**_“Mobile money can change the efficiency of health services.”_** – Pamela Riley, Senior mHealth Advisor of [Strengthening Health Outcomes through the Private Sector (SHOPS) Project]( http://www.shopsproject.org/).
This was the premise behind SHOPS’s four panelist presentation and discussion, “Follow the mMoney: How Mobile Money Can Improve Public Health”, on Friday, September 14th. The event was held at George Washington University’s [“The Mini-University (Mini-U)”]( http://mini-u.k4health.org/), a one day forum for global health professionals around the world to share ideas and learn from one another.

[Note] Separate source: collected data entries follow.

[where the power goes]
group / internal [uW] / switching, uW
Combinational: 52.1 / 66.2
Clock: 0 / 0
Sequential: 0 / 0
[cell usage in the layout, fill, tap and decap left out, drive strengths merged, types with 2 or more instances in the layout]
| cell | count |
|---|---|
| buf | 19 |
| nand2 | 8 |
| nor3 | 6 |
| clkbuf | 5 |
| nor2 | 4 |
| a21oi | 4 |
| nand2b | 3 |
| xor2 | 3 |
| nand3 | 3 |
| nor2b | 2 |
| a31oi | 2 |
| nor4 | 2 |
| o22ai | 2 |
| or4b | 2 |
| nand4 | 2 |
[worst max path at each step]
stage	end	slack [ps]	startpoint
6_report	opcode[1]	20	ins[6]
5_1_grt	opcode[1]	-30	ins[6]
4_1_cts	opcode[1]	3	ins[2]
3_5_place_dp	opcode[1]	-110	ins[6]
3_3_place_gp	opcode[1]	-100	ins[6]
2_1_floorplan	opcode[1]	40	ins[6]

As stated by Pamela Riley at the beginning of the presentation, there are currently many inconsistent and confusing terms referring to mobile money, such as SMS payments and mobile finance. However, mobile money (mMoney) can be said to be where mobile banking (conducting banking activities such as checking your balance and transferring money through a mobile device) and mobile payments (paying for goods and services through a mobile device) collide.

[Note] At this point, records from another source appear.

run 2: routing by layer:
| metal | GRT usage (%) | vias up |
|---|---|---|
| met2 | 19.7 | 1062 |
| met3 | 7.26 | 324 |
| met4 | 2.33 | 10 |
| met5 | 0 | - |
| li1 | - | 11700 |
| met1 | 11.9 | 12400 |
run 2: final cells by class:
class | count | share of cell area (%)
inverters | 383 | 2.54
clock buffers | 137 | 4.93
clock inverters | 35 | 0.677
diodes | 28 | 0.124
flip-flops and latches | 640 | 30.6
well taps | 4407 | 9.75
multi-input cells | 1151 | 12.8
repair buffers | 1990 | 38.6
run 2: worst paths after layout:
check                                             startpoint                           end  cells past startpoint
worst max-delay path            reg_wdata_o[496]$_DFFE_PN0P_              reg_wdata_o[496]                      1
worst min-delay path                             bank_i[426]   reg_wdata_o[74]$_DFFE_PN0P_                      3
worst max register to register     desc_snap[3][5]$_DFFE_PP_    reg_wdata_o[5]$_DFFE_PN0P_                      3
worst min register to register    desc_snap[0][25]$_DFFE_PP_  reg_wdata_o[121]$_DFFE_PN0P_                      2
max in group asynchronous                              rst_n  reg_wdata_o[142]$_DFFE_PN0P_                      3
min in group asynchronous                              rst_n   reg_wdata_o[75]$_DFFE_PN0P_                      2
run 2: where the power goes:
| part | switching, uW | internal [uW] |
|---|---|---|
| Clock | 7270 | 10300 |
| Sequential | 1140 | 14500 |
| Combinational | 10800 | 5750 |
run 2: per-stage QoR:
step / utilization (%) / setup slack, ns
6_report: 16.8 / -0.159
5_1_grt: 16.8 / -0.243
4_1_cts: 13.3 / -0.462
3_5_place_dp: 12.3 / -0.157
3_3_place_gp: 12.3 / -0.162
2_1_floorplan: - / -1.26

It is in improving both aspects of mobile money; mobile banking _and_ mobile payments that people can be reached in new and innovative ways in health care, on both the provider and patient side. Through mobile money, health care providers can pay workers, reward patients for treatment compliance, encourage healthy behavior, provide vouchers or conditional aid, and even improve supply chain management. On the other side, patients can pay health care providers, pay their insurance premiums, receive claims, and more effectively evade informal payments (i.e. bribes) to public officials. As explained by Charley Johnson of USAID’s new mobile development program, [Mobile Solutions]( http://idea.usaid.gov/organization/ms), programs such as [“SMS for Life”]( http://healthmarketinnovations.org/program/sms-for-life) and [“Changamka”]( http://healthmarketinnovations.org/program/changamka-microhealth-limited) exemplify the change mobile money can have on the health care market. SMS for Life, a Tanzanian SMS stocking program, has reduced stock-out rates of anti-malarial drugs from 95% to 6% in select areas, while Changamka has provided patients with a safe and reliable method to save and pay for health care services in Kenya.
Mobile money can even be used to pay for health care in the direst of situations as explained by Project Manager Christine Martin, of the [Mennonite Economic Development Associates (MEDA)]( http://www.meda.org/). After the devastating 2010 earthquake, Haiti was a country without money - runs on the bank had left the country without cash to conduct even the most basic of transactions. However, through mobile money, donors such as MEDA were able to provide cash transfers and vouchers to those that needed it, effectively re-establishing a health care market despite the fact the country had no physical cash with which to conduct transactions.
However, according to Dustin Gibson, a Research Assistant at [Johns Hopkins Bloomberg School of Public Health-International Vaccine Access Center]( http://www.jhsph.edu/research/centers-and-institutes/ivac/), mobile money is not without its difficulties. Mobile money operators are often difficult to coordinate with, and hesitant to help in the initial start-up phases of a project. Many patients also do not have access to their own phones and often use a neighbor’s, friend’s, or in the case of many women, their husband’s. This can prove to be a problem for patients, as they may run into issues when trying to save money for procedures, or when trying to conduct emergency transactions for needed health care services. There is also the fact that the fees to send and receive mobile money can prove to be expensive if the amount transferred is small. Mobile money also requires a high level of market penetration; a critical level of vendors and buyers will have to accept and us it as a form of payment before the service can truly take off as a viable method in which to conduct business transactions.
Despite these challenges, as explained by Charley Johnson, mMoney is continuing to grow rapidly; as of five years ago only 6 million Kenyans had access to basic financial services. Today, 16 million Kenyans, or 70 percent of the country’s adult population, use [Safaricom’s]( http://www.safaricom.co.ke/index.php) mMoney product, [M-PESA]( http://www.safaricom.co.ke/?id=257), to manage their money, revolutionizing the way healthcare services are bought and paid for within Kenya.
As was explained in the ending Q&A, there are roughly 1 billion people in the world that own a mobile phone yet lack access to basic health care systems. This situation shows that there is huge room for growth for mobile money in health and those who have never had access to basic health care services may soon become a part of their health care system.